بِسْمِ اللّٰهِ الرَّحْمٰنِ الرَّح۪يمِ
ٱلْقَارِعَةُ ﴿١﴾
Gürültü koparacak olan,
مَا ٱلْقَارِعَةُ ﴿٢﴾
Nedir o gürültü koparacak olan,
وَمَآ أَدْرَىٰكَ مَا ٱلْقَارِعَةُ ﴿٣﴾
O gürültü koparacak olanın ne olduğunu sen nereden bileceksin?
يَوْمَ يَكُونُ ٱلنَّاسُ كَٱلْفَرَاشِ ٱلْمَبْثُوثِ ﴿٤﴾
O gün insanlar yayılmış pervane gibi olurlar.

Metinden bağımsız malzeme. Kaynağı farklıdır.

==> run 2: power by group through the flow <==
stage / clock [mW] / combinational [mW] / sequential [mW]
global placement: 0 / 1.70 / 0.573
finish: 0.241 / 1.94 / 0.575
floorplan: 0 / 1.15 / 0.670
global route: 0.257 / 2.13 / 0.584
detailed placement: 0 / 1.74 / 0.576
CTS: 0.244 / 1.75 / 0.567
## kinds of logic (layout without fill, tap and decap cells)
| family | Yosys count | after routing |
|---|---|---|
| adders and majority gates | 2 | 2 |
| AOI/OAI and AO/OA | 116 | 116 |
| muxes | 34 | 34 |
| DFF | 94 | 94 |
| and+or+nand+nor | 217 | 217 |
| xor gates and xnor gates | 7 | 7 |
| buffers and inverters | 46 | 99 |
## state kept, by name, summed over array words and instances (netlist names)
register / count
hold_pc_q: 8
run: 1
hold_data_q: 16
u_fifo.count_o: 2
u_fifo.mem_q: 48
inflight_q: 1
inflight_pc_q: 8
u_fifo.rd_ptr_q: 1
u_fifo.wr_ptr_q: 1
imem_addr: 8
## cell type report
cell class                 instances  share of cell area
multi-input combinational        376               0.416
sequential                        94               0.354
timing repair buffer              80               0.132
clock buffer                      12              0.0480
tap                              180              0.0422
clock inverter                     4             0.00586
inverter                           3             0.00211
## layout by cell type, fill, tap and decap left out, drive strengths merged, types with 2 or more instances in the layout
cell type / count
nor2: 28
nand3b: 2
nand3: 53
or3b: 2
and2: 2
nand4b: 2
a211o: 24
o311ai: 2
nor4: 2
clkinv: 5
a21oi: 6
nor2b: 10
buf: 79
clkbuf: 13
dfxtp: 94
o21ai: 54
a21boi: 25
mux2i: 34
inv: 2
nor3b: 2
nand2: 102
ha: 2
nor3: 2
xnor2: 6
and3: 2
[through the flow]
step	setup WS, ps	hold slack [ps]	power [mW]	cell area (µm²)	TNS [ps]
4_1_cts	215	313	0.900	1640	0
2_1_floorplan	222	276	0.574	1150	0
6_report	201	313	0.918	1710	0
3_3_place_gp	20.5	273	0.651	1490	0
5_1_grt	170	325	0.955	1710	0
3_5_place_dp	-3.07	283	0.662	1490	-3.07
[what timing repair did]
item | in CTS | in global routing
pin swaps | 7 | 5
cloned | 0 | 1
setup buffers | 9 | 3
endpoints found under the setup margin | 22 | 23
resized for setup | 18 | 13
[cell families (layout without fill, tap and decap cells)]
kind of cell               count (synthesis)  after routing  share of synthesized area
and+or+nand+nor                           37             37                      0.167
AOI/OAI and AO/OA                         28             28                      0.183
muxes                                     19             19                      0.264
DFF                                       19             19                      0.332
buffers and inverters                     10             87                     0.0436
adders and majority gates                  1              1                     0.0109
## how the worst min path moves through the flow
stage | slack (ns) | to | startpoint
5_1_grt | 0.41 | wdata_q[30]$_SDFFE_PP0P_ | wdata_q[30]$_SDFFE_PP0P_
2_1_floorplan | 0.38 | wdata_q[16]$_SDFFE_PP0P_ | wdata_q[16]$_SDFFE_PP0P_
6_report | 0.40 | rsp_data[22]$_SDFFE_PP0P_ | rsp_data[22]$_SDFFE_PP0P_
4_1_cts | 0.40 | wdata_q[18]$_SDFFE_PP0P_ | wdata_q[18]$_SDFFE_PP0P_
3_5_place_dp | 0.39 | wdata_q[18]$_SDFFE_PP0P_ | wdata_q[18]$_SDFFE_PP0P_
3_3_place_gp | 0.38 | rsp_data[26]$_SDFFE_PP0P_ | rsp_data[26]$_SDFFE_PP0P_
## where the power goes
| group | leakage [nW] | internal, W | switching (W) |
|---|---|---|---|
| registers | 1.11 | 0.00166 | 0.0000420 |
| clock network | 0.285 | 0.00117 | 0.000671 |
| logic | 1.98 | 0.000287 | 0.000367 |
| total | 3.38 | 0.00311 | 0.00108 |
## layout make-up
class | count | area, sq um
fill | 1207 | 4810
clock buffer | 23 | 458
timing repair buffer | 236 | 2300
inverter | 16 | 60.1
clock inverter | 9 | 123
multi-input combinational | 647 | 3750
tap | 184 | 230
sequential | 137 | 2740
$ cat config.mk
export PLATFORM = sky130hd
export DESIGN_NAME = fetch_stage
export DESIGN_NICKNAME = d
export VERILOG_FILES = /design/src/rtl/fetch_pkg.sv /design/src/rtl/fetch_hold_buf.sv /design/src/rtl/fetch_stage.sv
export SDC_FILE = /design/constraint.sdc
export NUM_CORES = 1
export LEC_CHECK = 0
export ABC_AREA = 0
export CAP_MARGIN = 20
export CORE_AREA = 2 2 106 108
export CTS_BUF_LIST = sky130_fd_sc_hd__clkbuf_8
export DETAILED_ROUTE_END_ITERATION = 8
export DIE_AREA = 0 0 108 110
export DONT_BUFFER_PORTS = 1
export GPL_ROUTABILITY_DRIVEN = 0
export PLACE_DENSITY = 0.59
export SYNTH_ARGS = -nofsm -noshare
export SYNTH_HDL_FRONTEND = slang
export SYNTH_SLANG_ARGS = --single-unit
$ cat constraint.sdc
create_clock -name clk -period 5.45 [get_ports clk]
set_input_delay 1.09 -clock clk [delete_from_list [all_inputs] [get_ports clk]]
set_output_delay 1.09 -clock clk [all_outputs]
set_load 0.05 [all_outputs]
$ cat src/rtl/fetch_pkg.sv
// Fetch stage shared package.
// Constants, FSM encoding and IF/ID bundle types.
package fetch_pkg;

  localparam logic [15:0] IF_NOP    = 16'h0800;
  localparam logic [15:0] IF_PC_INC = 16'd2;
  localparam logic [4:0]  OP_HALT   = 5'b00000;

  localparam logic [1:0] ST_FETCH  = 2'd0;
  localparam logic [1:0] ST_HOLD   = 2'd1;
  localparam logic [1:0] ST_DRAIN  = 2'd2;
  localparam logic [1:0] ST_HALTED = 2'd3;

  typedef struct packed {
    logic [15:0] instr;
    logic        err;
  } hold_t;

  typedef struct packed {
    logic [15:0] instr;
    logic [15:0] next_pc;
    logic        err;
  } if_id_t;

  function automatic logic stops_fetch(
    input logic [15:0] instr,
    input logic        err
  );
    return err || (instr[15:11] == OP_HALT);
  endfunction

endpackage

$ cat src/rtl/fetch_hold_buf.sv
// Single-entry skid buffer (instr + err).
// Load captures d, clear empties it; clear wins.
module fetch_hold_buf (
  input  logic        clk,
  input  logic        rst_n,
  input  logic        load,
  input  logic        clear,
  input  logic [16:0] d,
  output logic [16:0] q
);

  // Capture or clear the parked response
  always_ff @(posedge clk or negedge rst_n) begin
    if (!rst_n) begin
      q <= '0;
    end else if (clear) begin
      q <= '0;
    end else if (load) begin
      q <= d;
    end
  end

endmodule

وَتَكُونُ ٱلْجِبَالُ كَٱلْعِهْنِ ٱلْمَنفُوشِ ﴿٥﴾
Dağlar atılmış renkli yün gibi olurlar.
فَأَمَّا مَن ثَقُلَتْ مَوَٰزِينُهُۥ ﴿٦﴾
Kimin tartıları ağır gelirse,
فَهُوَ فِى عِيشَةٍ رَّاضِيَةٍ ﴿٧﴾
O hoş bir hayat içinde olur,
وَأَمَّا مَنْ خَفَّتْ مَوَٰزِينُهُۥ ﴿٨﴾
Kimin tartıları hafif gelirse,
فَأُمُّهُۥ هَاوِيَةٌ ﴿٩﴾
Onların yeri, (haviye) çukurdur,
وَمَآ أَدْرَىٰكَ مَا هِيَهْ ﴿١٠﴾
Onun ne olduğunu sen nereden bileceksin?
نَارٌ حَامِيَةٌۢ ﴿١١﴾
O kızgın bir ateştir.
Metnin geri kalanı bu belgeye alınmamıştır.